═════ Source records ═════

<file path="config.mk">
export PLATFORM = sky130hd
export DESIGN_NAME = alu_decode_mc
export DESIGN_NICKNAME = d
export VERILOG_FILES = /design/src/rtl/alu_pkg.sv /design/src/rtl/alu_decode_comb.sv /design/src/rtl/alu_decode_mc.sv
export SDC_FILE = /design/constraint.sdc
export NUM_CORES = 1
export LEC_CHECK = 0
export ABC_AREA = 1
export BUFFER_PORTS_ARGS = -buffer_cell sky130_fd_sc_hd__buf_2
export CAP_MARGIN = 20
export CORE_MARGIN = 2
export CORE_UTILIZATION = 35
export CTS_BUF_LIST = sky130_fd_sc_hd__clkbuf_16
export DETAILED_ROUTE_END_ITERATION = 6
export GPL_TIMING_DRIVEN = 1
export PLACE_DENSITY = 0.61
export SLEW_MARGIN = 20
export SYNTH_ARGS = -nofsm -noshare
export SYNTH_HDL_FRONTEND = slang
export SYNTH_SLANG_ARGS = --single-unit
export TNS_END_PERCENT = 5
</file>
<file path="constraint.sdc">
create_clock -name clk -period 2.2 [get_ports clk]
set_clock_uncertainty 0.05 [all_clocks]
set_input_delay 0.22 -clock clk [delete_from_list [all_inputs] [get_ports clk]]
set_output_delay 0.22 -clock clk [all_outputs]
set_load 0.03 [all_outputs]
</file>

═════
═════ Source records ═════

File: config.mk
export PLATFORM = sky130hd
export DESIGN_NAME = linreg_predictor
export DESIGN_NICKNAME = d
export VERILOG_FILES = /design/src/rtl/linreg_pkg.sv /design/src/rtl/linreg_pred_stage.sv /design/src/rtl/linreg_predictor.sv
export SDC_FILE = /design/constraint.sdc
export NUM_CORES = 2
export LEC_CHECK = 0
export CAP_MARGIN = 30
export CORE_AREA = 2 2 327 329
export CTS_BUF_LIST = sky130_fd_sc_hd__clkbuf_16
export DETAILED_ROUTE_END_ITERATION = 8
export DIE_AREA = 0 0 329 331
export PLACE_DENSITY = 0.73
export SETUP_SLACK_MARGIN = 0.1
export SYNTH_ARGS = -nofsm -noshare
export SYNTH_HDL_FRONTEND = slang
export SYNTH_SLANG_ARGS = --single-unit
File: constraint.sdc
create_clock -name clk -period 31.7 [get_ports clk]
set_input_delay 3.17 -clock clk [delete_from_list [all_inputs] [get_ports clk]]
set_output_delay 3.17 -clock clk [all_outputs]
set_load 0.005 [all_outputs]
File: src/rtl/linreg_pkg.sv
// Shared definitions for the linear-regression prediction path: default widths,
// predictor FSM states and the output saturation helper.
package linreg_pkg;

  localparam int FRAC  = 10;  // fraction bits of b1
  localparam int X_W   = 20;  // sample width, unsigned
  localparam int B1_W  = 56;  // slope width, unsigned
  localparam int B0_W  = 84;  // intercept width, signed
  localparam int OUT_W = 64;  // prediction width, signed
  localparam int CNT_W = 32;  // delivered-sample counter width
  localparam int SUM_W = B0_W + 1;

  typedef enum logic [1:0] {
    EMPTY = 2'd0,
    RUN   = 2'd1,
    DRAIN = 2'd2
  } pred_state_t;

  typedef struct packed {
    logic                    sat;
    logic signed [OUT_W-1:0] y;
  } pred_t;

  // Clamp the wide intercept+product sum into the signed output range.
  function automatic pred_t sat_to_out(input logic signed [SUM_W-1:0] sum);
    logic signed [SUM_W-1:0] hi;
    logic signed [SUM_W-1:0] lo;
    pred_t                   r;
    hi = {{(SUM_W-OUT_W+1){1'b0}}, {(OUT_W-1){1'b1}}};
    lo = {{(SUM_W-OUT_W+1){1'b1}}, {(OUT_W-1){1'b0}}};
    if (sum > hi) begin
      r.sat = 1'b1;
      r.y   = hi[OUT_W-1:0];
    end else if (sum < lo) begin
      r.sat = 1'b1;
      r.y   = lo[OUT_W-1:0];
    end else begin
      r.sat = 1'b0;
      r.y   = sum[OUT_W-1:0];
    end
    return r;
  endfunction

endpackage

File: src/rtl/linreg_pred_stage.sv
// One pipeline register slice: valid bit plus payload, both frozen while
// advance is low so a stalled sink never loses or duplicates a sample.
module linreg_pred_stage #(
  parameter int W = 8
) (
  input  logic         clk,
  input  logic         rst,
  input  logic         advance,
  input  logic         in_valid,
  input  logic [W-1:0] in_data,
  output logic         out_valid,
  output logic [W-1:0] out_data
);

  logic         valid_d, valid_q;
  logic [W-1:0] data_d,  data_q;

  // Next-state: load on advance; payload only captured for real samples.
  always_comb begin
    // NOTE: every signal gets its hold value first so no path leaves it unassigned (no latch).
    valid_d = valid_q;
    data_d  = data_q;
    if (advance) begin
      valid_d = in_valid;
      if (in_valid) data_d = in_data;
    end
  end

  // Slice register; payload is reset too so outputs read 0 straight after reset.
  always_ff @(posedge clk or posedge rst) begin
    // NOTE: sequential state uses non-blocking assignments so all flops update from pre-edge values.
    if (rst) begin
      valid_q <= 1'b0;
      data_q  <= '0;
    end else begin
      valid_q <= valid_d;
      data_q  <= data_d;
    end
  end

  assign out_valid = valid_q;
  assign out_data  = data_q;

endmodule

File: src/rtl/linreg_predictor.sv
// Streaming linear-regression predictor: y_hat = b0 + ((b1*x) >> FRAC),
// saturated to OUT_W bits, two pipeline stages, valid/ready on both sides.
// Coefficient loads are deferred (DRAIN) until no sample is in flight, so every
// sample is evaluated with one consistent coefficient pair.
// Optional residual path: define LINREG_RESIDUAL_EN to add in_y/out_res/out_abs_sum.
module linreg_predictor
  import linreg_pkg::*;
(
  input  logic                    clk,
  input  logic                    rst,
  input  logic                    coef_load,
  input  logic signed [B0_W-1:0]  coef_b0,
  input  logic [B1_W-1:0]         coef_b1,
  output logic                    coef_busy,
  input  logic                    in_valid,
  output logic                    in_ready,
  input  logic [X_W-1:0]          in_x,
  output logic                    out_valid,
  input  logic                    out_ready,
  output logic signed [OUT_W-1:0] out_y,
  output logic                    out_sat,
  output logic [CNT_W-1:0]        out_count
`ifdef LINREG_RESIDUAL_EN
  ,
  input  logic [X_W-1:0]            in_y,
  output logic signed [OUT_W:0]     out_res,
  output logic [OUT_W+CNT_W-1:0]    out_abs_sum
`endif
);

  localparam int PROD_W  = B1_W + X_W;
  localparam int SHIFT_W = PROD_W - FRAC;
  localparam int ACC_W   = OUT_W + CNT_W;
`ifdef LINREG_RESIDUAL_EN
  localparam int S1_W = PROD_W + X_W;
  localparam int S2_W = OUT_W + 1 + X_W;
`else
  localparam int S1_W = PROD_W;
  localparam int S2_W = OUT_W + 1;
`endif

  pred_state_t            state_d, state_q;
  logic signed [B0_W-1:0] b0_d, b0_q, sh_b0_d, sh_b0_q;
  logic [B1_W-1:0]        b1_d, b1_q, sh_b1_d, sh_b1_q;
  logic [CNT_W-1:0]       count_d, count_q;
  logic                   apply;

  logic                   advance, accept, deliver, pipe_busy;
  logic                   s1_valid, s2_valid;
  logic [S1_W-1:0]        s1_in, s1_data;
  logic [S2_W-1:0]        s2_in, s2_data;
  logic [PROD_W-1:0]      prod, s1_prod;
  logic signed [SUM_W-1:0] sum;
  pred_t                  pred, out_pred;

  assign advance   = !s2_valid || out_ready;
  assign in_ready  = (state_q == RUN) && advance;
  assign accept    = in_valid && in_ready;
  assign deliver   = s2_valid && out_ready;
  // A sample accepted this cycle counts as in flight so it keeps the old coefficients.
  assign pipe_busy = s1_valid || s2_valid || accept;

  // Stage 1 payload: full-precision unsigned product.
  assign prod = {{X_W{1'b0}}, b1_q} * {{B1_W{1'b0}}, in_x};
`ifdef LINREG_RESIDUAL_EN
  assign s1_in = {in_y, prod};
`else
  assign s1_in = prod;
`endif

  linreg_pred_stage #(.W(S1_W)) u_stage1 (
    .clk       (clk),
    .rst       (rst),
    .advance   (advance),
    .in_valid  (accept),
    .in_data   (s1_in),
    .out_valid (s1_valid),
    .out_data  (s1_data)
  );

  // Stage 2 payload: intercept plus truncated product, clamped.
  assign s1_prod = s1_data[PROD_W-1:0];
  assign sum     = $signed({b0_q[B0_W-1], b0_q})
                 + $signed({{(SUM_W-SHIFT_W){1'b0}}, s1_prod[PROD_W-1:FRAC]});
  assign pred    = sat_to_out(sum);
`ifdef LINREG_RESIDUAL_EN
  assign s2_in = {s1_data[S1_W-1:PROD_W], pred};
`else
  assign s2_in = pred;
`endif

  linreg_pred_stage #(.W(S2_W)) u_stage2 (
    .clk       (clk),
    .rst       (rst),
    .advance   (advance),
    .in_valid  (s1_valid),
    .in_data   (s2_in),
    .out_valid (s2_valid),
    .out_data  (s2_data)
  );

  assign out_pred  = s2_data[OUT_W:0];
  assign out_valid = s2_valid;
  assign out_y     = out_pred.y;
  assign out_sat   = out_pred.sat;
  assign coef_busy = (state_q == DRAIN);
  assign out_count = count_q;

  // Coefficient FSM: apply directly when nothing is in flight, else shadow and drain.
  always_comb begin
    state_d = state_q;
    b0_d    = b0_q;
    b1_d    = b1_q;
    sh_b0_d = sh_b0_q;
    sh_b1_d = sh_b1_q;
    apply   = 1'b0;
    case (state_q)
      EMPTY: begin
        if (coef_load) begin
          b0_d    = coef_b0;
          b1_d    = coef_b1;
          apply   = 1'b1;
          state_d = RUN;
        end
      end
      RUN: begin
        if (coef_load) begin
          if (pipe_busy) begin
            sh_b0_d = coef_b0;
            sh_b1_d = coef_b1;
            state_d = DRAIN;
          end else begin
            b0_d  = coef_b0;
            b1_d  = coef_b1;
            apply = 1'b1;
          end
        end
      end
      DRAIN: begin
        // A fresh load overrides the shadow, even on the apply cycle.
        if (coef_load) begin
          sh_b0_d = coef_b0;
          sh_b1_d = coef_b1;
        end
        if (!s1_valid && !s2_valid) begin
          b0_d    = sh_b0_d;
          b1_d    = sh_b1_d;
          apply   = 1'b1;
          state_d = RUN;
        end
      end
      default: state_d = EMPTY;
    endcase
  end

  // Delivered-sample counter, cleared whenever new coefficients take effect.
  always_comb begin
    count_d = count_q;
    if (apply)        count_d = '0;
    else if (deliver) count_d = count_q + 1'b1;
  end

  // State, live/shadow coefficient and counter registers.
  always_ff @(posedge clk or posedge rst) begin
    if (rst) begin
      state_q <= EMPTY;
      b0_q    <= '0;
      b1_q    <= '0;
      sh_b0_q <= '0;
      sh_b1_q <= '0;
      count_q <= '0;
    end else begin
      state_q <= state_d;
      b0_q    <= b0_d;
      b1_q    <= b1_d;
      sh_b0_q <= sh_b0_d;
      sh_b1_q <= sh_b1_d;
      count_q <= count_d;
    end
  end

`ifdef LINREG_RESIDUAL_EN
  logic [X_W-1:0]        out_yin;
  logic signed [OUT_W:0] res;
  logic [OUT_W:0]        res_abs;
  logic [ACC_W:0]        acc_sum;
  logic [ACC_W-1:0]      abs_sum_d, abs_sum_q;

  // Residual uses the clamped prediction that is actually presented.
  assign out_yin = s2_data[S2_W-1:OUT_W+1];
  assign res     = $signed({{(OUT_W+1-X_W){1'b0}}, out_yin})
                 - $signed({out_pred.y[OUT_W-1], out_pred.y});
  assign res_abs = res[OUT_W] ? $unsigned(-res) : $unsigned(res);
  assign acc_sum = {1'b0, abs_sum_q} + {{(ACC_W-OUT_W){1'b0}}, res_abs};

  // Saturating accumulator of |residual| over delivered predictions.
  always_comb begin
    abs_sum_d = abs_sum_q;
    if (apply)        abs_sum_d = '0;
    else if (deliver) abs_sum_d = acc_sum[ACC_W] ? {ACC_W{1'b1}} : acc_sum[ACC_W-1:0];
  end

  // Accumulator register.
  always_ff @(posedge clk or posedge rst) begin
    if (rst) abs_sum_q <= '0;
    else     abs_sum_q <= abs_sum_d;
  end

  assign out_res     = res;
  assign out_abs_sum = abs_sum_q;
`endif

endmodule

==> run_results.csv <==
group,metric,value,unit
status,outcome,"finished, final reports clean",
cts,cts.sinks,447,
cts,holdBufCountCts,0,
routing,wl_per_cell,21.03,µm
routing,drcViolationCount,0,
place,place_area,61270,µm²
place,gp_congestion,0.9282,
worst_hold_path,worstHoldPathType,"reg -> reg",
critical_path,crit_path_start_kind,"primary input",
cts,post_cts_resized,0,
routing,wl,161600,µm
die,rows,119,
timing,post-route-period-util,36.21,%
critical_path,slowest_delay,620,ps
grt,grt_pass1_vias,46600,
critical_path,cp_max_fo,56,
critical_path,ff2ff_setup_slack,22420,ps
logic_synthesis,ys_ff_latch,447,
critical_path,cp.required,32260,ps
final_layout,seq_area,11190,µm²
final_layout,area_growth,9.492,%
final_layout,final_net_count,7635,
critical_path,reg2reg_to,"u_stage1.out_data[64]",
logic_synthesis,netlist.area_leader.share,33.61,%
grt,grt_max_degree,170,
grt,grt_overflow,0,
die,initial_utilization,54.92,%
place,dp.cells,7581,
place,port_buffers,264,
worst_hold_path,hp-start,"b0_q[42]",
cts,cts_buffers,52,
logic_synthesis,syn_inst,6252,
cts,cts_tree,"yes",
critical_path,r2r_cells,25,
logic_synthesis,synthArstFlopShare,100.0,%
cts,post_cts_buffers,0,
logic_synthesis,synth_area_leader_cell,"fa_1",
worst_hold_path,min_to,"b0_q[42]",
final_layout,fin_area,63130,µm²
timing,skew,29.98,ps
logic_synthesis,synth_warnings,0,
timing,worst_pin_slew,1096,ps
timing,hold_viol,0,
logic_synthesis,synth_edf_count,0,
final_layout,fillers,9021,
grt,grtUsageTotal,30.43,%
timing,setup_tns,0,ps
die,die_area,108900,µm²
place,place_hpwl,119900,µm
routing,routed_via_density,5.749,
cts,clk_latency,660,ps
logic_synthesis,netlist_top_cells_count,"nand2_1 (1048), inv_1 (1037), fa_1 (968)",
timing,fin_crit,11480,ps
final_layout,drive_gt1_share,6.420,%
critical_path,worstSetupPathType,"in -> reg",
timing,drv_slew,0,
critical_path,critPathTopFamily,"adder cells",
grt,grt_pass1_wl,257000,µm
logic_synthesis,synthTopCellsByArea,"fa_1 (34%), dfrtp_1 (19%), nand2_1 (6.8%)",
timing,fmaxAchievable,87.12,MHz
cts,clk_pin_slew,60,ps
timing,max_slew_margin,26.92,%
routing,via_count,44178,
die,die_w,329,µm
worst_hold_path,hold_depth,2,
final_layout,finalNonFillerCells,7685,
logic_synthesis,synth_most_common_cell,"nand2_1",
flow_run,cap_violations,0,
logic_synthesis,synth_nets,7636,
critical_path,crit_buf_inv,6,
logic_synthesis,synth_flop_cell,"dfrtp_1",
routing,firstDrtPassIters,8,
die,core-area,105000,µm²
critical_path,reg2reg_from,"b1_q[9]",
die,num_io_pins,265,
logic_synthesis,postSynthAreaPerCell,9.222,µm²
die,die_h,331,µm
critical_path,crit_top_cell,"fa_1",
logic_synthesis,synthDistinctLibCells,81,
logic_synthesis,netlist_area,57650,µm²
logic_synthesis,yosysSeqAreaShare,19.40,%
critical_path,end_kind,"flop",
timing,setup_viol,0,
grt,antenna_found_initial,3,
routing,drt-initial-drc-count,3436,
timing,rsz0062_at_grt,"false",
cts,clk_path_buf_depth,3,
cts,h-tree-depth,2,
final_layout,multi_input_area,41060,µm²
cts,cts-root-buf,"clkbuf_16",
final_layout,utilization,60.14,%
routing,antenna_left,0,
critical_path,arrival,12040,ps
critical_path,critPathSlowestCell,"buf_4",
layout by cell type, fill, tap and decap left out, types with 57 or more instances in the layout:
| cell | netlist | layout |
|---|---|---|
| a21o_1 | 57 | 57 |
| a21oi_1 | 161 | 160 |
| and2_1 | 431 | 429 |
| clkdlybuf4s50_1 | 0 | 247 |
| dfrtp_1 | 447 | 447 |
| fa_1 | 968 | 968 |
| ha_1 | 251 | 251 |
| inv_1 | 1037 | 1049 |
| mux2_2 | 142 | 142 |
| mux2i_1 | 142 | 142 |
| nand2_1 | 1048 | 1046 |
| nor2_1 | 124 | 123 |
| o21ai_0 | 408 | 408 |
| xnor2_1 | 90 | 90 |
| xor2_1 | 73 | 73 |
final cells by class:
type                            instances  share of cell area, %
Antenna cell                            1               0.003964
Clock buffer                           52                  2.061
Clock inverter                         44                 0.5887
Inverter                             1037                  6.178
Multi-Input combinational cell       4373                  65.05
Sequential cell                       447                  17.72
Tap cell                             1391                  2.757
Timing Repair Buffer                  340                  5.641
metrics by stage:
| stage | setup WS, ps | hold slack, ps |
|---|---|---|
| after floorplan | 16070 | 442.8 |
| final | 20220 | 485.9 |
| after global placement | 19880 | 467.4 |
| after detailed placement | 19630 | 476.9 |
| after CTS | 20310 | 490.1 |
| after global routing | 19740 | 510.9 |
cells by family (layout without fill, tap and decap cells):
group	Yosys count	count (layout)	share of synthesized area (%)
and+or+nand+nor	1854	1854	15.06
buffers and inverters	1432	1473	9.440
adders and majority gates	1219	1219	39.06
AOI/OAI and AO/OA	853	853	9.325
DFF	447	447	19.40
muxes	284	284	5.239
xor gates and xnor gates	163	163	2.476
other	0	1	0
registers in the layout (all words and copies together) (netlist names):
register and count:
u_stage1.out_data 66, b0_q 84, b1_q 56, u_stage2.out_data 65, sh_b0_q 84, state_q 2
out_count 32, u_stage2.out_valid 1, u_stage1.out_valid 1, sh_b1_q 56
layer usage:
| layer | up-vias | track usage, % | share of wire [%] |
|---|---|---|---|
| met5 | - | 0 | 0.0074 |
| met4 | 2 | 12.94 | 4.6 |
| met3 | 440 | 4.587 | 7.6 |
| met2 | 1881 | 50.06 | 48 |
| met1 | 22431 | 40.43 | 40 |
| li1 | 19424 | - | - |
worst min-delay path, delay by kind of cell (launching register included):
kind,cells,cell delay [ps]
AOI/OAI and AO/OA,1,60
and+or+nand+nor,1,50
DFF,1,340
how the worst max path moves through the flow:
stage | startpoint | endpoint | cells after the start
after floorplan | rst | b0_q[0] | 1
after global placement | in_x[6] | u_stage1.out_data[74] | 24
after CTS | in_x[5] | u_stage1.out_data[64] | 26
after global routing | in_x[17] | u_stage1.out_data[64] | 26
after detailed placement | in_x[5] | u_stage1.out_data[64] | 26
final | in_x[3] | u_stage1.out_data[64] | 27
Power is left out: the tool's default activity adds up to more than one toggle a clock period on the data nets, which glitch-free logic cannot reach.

═════

▸ **Your objective**:
Search the records for lines holding the word "group", then copy each line you find.

▸ **Result of the exercise**:
group,metric,value,unit
group	Yosys count	count (layout)	share of synthesized area (%)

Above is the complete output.